I have my next scan booked in for 23rd May when Dan and I will get to see the baby for one last time before it arrives sometime in October.  May until October seems like a really long time!

You can read all of my previous pregnancy posts here.

6 thoughts on “Running at 18 weeks pregnant

  1. That does seem like a long time between scans! Not that I know much about it.
    One of my friends bought a button extender thing- basically a button attached to some thread, and the hole for a button on the other end, so you could attach it where your button in your jeans normally goes, and then extend the waistband without buying new jeans. The band looks nice and warm for the winter too!
    Glad you are feeling better now- those early days are meant to be the worst.
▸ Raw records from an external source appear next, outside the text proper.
File: src/design/drbm_pkg.sv
`default_nettype none

package drbm_pkg;

  localparam int FRAC_BITS = 12;
  // Pi in Q.FRAC_BITS, rounded from a Q.17 constant.
  localparam int PI_Q = (411775 + (1 << (16 - FRAC_BITS))) >> (17 - FRAC_BITS);

  localparam int DIFF_W     = 17;
  localparam int SQ_W       = 34;
  localparam int SQRT_STEPS = SQ_W / 2;
  localparam int NUM_W      = 16 + FRAC_BITS;
  localparam int REM_W      = 16;
  localparam int CNT_W      = $clog2(NUM_W);
  localparam int IDX_W      = 12;

  typedef logic        [1:0]  charge_t;
  typedef logic signed [14:0] phi_t;
  typedef logic signed [15:0] eta_t;
  typedef logic        [15:0] pt_t;
  typedef logic        [7:0]  tol_t;
  typedef logic [IDX_W-1:0]   index_t;
  typedef logic        [15:0] dr_t;
  typedef logic signed [23:0] dpt_t;
  typedef logic        [2:0]  cfg_idx_t;
  typedef logic        [15:0] cfg_data_t;

  localparam logic signed [DIFF_W-1:0] PI_D     = DIFF_W'(PI_Q);
  localparam logic signed [DIFF_W-1:0] TWO_PI_D = DIFF_W'(2 * PI_Q);

  localparam dpt_t DPT_MAX = 24'sh7FFFFF;
  localparam dpt_t DPT_MIN = 24'sh800000;
  localparam dr_t  DR_MAX  = 16'hFFFF;

  localparam cfg_idx_t CFG_REF_CHARGE = 3'd0;
  localparam cfg_idx_t CFG_REF_PHI    = 3'd1;
  localparam cfg_idx_t CFG_REF_ETA    = 3'd2;
  localparam cfg_idx_t CFG_REF_PT     = 3'd3;
  localparam cfg_idx_t CFG_TIE_TOL    = 3'd4;

  typedef struct packed {
    phi_t ref_phi;
    phi_t cand_phi;
    eta_t ref_eta;
    eta_t cand_eta;
    pt_t  ref_pt;
    pt_t  cand_pt;
  } score_req_t;

  typedef struct packed {
    dr_t  dr;
    dpt_t dpt;
  } score_res_t;

endpackage

`default_nettype wire

File: src/design/drbm_if.sv
`default_nettype none

interface drbm_cand_if;
  logic             valid;
  logic             ready;
  drbm_pkg::charge_t cand_charge;
  drbm_pkg::phi_t    cand_phi;
  drbm_pkg::eta_t    cand_eta;
  drbm_pkg::pt_t     cand_pt;
  logic             last;

  modport source (output valid, cand_charge, cand_phi, cand_eta, cand_pt, last,
                  input ready);
  modport sink (input valid, cand_charge, cand_phi, cand_eta, cand_pt, last,
                output ready);
endinterface

interface drbm_res_if;
  logic             valid;
  logic             ready;
  logic             found;
  drbm_pkg::index_t best_index;
  drbm_pkg::dr_t    best_dr;
  drbm_pkg::dpt_t   best_dpt;

  modport source (output valid, found, best_index, best_dr, best_dpt, input ready);
  modport sink (input valid, found, best_index, best_dr, best_dpt, output ready);
endinterface

interface drbm_cfg_if;
  logic                valid;
  logic                ready;
  drbm_pkg::cfg_idx_t  index;
  drbm_pkg::cfg_data_t data;

  modport source (output valid, index, data, input ready);
  modport sink (input valid, index, data, output ready);
endinterface

`default_nettype wire

File: src/design/delta_r_best_match_search.sv
// Channel | Dir | Payload                                          | Transfer
// cand    | in  | cand_charge, cand_phi, cand_eta, cand_pt, last   | valid & ready
// res     | out | found, best_index, best_dr, best_dpt             | valid & ready
// cfg     | in  | index, data (register write)                     | valid & ready
//
// A candidate of another charge is not scored; it advances the position. A same-charge
// candidate holds the input while it is scored: set-up, squaring on the multiplier, then 17
// root steps, 28 divide steps and one rounding step, all on one shared subtract-compare unit.
// After the last candidate, the result register loads before new candidates are taken.
// Reset is synchronous and active high; it restores the register defaults.
// A waiting result does not block candidates, only the next result.
`default_nettype none

module delta_r_best_match_search #(
  parameter int MAX_CANDIDATES = 4096
) (
  input wire logic    clk,
  input wire logic    rst,
  drbm_cand_if.sink   cand,
  drbm_res_if.source  res,
  drbm_cfg_if.sink    cfg
);

  localparam int PW = $clog2(MAX_CANDIDATES);
  localparam int RW = drbm_pkg::REM_W;

  typedef enum logic [1:0] {T_IDLE, T_SCORE, T_EMIT} state_t;

  state_t state;

  drbm_pkg::charge_t ref_charge;
  drbm_pkg::phi_t    ref_phi;
  drbm_pkg::eta_t    ref_eta;
  drbm_pkg::pt_t     ref_pt;
  drbm_pkg::tol_t    tie_tol;

  logic                 have_best;
  drbm_pkg::dr_t        kept_dr;
  drbm_pkg::dpt_t       kept_dpt;
  logic [PW-1:0]        kept_index;
  logic [PW-1:0]        position;
  logic                 last_q;

  logic                 score_start;
  drbm_pkg::score_req_t score_req;
  drbm_pkg::score_res_t score_res;
  logic                 score_done;

  logic                 out_valid;
  logic                 out_found;
  drbm_pkg::index_t     out_index;
  drbm_pkg::dr_t        out_dr;
  drbm_pkg::dpt_t       out_dpt;

  logic                 cand_xfer;
  logic                 same_charge;
  logic                 emit;
  logic [PW-1:0]        position_next;
  logic signed [RW:0]   ddr;
  logic signed [RW:0]   ddr_abs;
  logic                 take_new;
  logic [31:0]          kept_index_ext;

  assign cand.ready = (state == T_IDLE);
  assign cfg.ready  = 1'b1;
  assign cand_xfer  = cand.valid && cand.ready;
  assign same_charge = (cand.cand_charge == ref_charge);
  // The result register loads when it is free or is being emptied.
  assign emit       = (state == T_EMIT) && (!out_valid || res.ready);

  assign position_next = (position == PW'(MAX_CANDIDATES - 1)) ? '0 : position + 1'b1;

  always_comb begin
    ddr     = {1'b0, score_res.dr} - {1'b0, kept_dr};
    ddr_abs = ddr[RW] ? -ddr : ddr;
    take_new = !have_best || ddr[RW] ||
               ((ddr_abs[RW-1:0] < RW'(tie_tol)) && (score_res.dpt < kept_dpt));
    kept_index_ext = 32'(kept_index);
  end

  assign res.valid      = out_valid;
  assign res.found      = out_found;
  assign res.best_index = out_index;
  assign res.best_dr    = out_dr;
  assign res.best_dpt   = out_dpt;

  drbm_score u_score (
    .clk   (clk),
    .rst   (rst),
    .start (score_start),
    .req   (score_req),
    .res   (score_res),
    .done  (score_done)
  );

  always_ff @(posedge clk) begin
    if (rst) begin
      ref_charge <= '0;
      ref_phi    <= '0;
      ref_eta    <= '0;
      ref_pt     <= 16'd1;
      tie_tol    <= 8'd4;
    end else if (cfg.valid && cfg.ready) begin
      unique case (cfg.index)
        drbm_pkg::CFG_REF_CHARGE: ref_charge <= cfg.data[1:0];
        drbm_pkg::CFG_REF_PHI:    ref_phi    <= cfg.data[14:0];
        drbm_pkg::CFG_REF_ETA:    ref_eta    <= cfg.data;
        drbm_pkg::CFG_REF_PT:     ref_pt     <= cfg.data;
        drbm_pkg::CFG_TIE_TOL:    tie_tol    <= cfg.data[7:0];
        default: ;
      endcase
    end
  end

  always_ff @(posedge clk) begin
    if (rst) begin
      state       <= T_IDLE;
      score_start <= 1'b0;
      have_best   <= 1'b0;
      kept_dr     <= '0;
      kept_dpt    <= '0;
      kept_index  <= '0;
      position    <= '0;
      out_valid   <= 1'b0;
    end else begin
      score_start <= cand_xfer && same_charge;
      if (emit) begin
        out_valid <= 1'b1;
      end else if (res.valid && res.ready) begin
        out_valid <= 1'b0;
      end
      unique case (state)
        T_IDLE: begin
          if (cand_xfer) begin
            last_q <= cand.last;
            if (same_charge) begin
              score_req   <= '{ref_phi: ref_phi, cand_phi: cand.cand_phi,
                               ref_eta: ref_eta, cand_eta: cand.cand_eta,
                               ref_pt: ref_pt, cand_pt: cand.cand_pt};
              state       <= T_SCORE;
            end else begin
              position <= position_next;
              if (cand.last) begin
                state <= T_EMIT;
              end
            end
          end
        end
        T_SCORE: begin
          if (score_done) begin
            if (take_new) begin
              have_best  <= 1'b1;
              kept_dr    <= score_res.dr;
              kept_dpt   <= score_res.dpt;
              kept_index <= position;
            end
            position <= position_next;
            state    <= last_q ? T_EMIT : T_IDLE;
          end
        end
        T_EMIT: begin
          if (emit) begin
            out_found  <= have_best;
            out_index  <= have_best ? kept_index_ext[drbm_pkg::IDX_W-1:0] : '0;
            out_dr     <= have_best ? kept_dr : '0;
            out_dpt    <= have_best ? kept_dpt : '0;
            have_best  <= 1'b0;
            kept_dr    <= '0;
            kept_dpt   <= '0;
            kept_index <= '0;
            position   <= '0;
            state      <= T_IDLE;
          end
        end
        default: state <= T_IDLE;
      endcase
    end
  end

endmodule

`default_nettype wire

File: src/design/drbm_score.sv
`default_nettype none

module drbm_score (
  input  wire logic                 clk,
  input  wire logic                 rst,
  input  wire logic                 start,
  input  wire drbm_pkg::score_req_t req,
  output drbm_pkg::score_res_t      res,
  output logic                      done
);

  localparam int DW = drbm_pkg::DIFF_W;
  localparam int SW = drbm_pkg::SQ_W;
  localparam int NW = drbm_pkg::NUM_W;
  localparam int RW = drbm_pkg::REM_W;
  localparam int CW = drbm_pkg::CNT_W;

  typedef enum logic [2:0] {
    S_IDLE, S_SQ_PHI, S_SQ_ETA, S_SQRT, S_DIV, S_FIN
  } state_t;

  state_t state;
  logic [CW-1:0] cnt;
  logic signed [DW-1:0] dphi, deta;
  logic [SW-1:0] acc, root, sbit;
  logic [NW-1:0] num;
  logic [RW-1:0] rem, divisor;
  logic          neg;

  logic signed [DW-1:0] dphi_raw, dphi_wrap, deta_raw, pt_diff, pt_mag_full;
  logic [RW-1:0] pt_ref;
  logic signed [DW-1:0] mul_op;
  logic signed [2*DW-1:0] prod;
  logic [SW-1:0] sub_a, sub_b;
  logic [SW:0]   sub_d;
  logic          sub_ge;
  logic [RW:0]   shifted;
  logic [RW+1:0] dr_round;
  logic [NW-1:0] quot;
  logic          quot_big;

  // Operand set-up at capture: wrapped azimuth difference, eta difference and
  // the magnitude of the pt difference scaled up for the divide.
  always_comb begin
    dphi_raw = {{2{req.ref_phi[14]}}, req.ref_phi} - {{2{req.cand_phi[14]}}, req.cand_phi};
    if (dphi_raw > drbm_pkg::PI_D) begin
      dphi_wrap = dphi_raw - drbm_pkg::TWO_PI_D;
    end else if (dphi_raw < -drbm_pkg::PI_D) begin
      dphi_wrap = dphi_raw + drbm_pkg::TWO_PI_D;
    end else begin
      dphi_wrap = dphi_raw;
    end
    deta_raw    = {req.ref_eta[15], req.ref_eta} - {req.cand_eta[15], req.cand_eta};
    pt_ref      = (req.ref_pt == '0) ? RW'(1) : req.ref_pt;
    pt_diff     = {1'b0, req.cand_pt} - {1'b0, pt_ref};
    pt_mag_full = pt_diff[DW-1] ? -pt_diff : pt_diff;
  end

  assign mul_op = (state == S_SQ_PHI) ? dphi : deta;
  assign prod   = mul_op * mul_op;

  assign shifted = {rem, num[NW-1]};

  // The one subtract-and-compare unit, shared by the root, the divide and the
  // final rounding.
  always_comb begin
    case (state)
      S_SQRT: begin
        sub_a = acc;
        sub_b = root + sbit;
      end
      S_DIV: begin
        sub_a = SW'(shifted);
        sub_b = SW'(divisor);
      end
      default: begin
        sub_a = root;
        sub_b = acc;
      end
    endcase
    sub_d  = {1'b0, sub_a} - {1'b0, sub_b};
    sub_ge = ~sub_d[SW];
  end

  always_comb begin
    // The remainder exceeds the root exactly when root - remainder borrows.
    dr_round = (RW + 2)'(root) + (RW + 2)'(!sub_ge);
    quot     = num;
    quot_big = |quot[NW-1:23];
  end

  always_ff @(posedge clk) begin
    if (rst) begin
      state <= S_IDLE;
      done  <= 1'b0;
    end else begin
      done <= (state == S_FIN);
      unique case (state)
        S_IDLE: begin
          if (start) begin
            dphi    <= dphi_wrap;
            deta    <= deta_raw;
            num     <= {pt_mag_full[RW-1:0], {(NW - RW){1'b0}}};
            neg     <= pt_diff[DW-1];
            divisor <= pt_ref;
            state   <= S_SQ_PHI;
          end
        end
        S_SQ_PHI: begin
          acc   <= prod;
          state <= S_SQ_ETA;
        end
        S_SQ_ETA: begin
          acc   <= acc + prod;
          root  <= '0;
          sbit  <= SW'(1) << (SW - 2);
          cnt   <= CW'(drbm_pkg::SQRT_STEPS - 1);
          state <= S_SQRT;
        end
        S_SQRT: begin
          if (sub_ge) begin
            acc  <= sub_d[SW-1:0];
            root <= (root >> 1) + sbit;
          end else begin
            root <= root >> 1;
          end
          sbit <= sbit >> 2;
          if (cnt == '0) begin
            rem   <= '0;
            cnt   <= CW'(NW - 1);
            state <= S_DIV;
          end else begin
            cnt <= cnt - 1'b1;
          end
        end
        S_DIV: begin
          rem <= sub_ge ? sub_d[RW-1:0] : shifted[RW-1:0];
          num <= {num[NW-2:0], sub_ge};
          if (cnt == '0) begin
            state <= S_FIN;
          end else begin
            cnt <= cnt - 1'b1;
          end
        end
        S_FIN: begin
          res.dr <= (dr_round[RW+1:RW] != 2'b00) ? drbm_pkg::DR_MAX : dr_round[RW-1:0];
          if (neg) begin
            res.dpt <= quot_big ? drbm_pkg::DPT_MIN : -$signed(quot[23:0]);
          end else begin
            res.dpt <= quot_big ? drbm_pkg::DPT_MAX : $signed(quot[23:0]);
          end
          state <= S_IDLE;
        end
        default: state <= S_IDLE;
      endcase
    end
  end

endmodule

`default_nettype wire

File: src/flat_wrapper.sv
// flat-port wrapper written by rule: the top's interface ports become plain ports
module delta_r_best_match_search_flat 
#(
  parameter int MAX_CANDIDATES = 4096
)
  (clk, rst, cand_valid, cand_cand_charge, cand_cand_phi, cand_cand_eta, cand_cand_pt, cand_last, cand_ready, res_valid, res_found, res_best_index, res_best_dr, res_best_dpt, res_ready, cfg_valid, cfg_index, cfg_data, cfg_ready);
  drbm_cand_if cand_i ();
  drbm_res_if res_i ();
  drbm_cfg_if cfg_i ();
  input wire logic clk;
  input wire logic rst;
  input wire logic [$bits(cand_i.valid)-1:0] cand_valid;
  input wire logic [$bits(cand_i.cand_charge)-1:0] cand_cand_charge;
  input wire logic [$bits(cand_i.cand_phi)-1:0] cand_cand_phi;
  input wire logic [$bits(cand_i.cand_eta)-1:0] cand_cand_eta;
  input wire logic [$bits(cand_i.cand_pt)-1:0] cand_cand_pt;
  input wire logic [$bits(cand_i.last)-1:0] cand_last;
  output wire logic [$bits(cand_i.ready)-1:0] cand_ready;
  output wire logic [$bits(res_i.valid)-1:0] res_valid;
  output wire logic [$bits(res_i.found)-1:0] res_found;
  output wire logic [$bits(res_i.best_index)-1:0] res_best_index;
  output wire logic [$bits(res_i.best_dr)-1:0] res_best_dr;
  output wire logic [$bits(res_i.best_dpt)-1:0] res_best_dpt;
  input wire logic [$bits(res_i.ready)-1:0] res_ready;
  input wire logic [$bits(cfg_i.valid)-1:0] cfg_valid;
  input wire logic [$bits(cfg_i.index)-1:0] cfg_index;
  input wire logic [$bits(cfg_i.data)-1:0] cfg_data;
  output wire logic [$bits(cfg_i.ready)-1:0] cfg_ready;
  assign cand_i.valid = cand_valid;
  assign cand_i.cand_charge = cand_cand_charge;
  assign cand_i.cand_phi = cand_cand_phi;
  assign cand_i.cand_eta = cand_cand_eta;
  assign cand_i.cand_pt = cand_cand_pt;
  assign cand_i.last = cand_last;
  assign cand_ready = cand_i.ready;
  assign res_valid = res_i.valid;
  assign res_found = res_i.found;
  assign res_best_index = res_i.best_index;
  assign res_best_dr = res_i.best_dr;
  assign res_best_dpt = res_i.best_dpt;
  assign res_i.ready = res_ready;
  assign cfg_i.valid = cfg_valid;
  assign cfg_i.index = cfg_index;
  assign cfg_i.data = cfg_data;
  assign cfg_ready = cfg_i.ready;
  delta_r_best_match_search #(.MAX_CANDIDATES(MAX_CANDIDATES)) u_core (.clk(clk), .rst(rst), .cand(cand_i), .res(res_i), .cfg(cfg_i));
endmodule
Hopefully you enjoyed MK today.
    Maria @ runningcupcake recently posted…One step behind (trying to find 401 Ben!)My Profile

    1. Yeah you have one at 12 weeks, then one at 20 weeks, then you don’t see the baby again until after they’ve been born!
      They button extender sounds like a good idea. Annoyingly, most of my work trousers have that little hook rather than a button so I think I will be living in long skirts and dresses this Summer!

  2. I was going to mention the button band thing Maria said above. I’ve heard hair bobbles can work as well?! But as I have literally no experience with this (you’d think maybe after some consecutive cake-fuelled days I might have problems with trousers fitting, but surprisingly not! ;-)) I’m not the person to give advice!
    Glad to hear it’s all going well and the scan was good. How very exciting! And funny that the bump comes out post run – maybe to do with slight dehydration!? No clue!
    Anna @AnnaTheApple recently posted…Running in sunshine and jumping in lakesMy Profile

    1. I laughed so much at this comment! 😀 I wish my trouser-fitting problems would be solved by eating less cake. I’m starting to feel really big now already. :(
      I didn’t consider dehydration but that’s a very good point. I’m trying hard to drink more than I usually would when running, although that does then mean I need to wee more as well. Gah. Lose-lose situation!

    1. Everything is very definitely crossed for you! x
      The belly band I have is purely just to keep my trousers in place and not let on to anyone else that they are no longer done up! Bump bands are much thicker, offer support and kind of hold the bump in place when doing activity so that there is not too much jiggling around.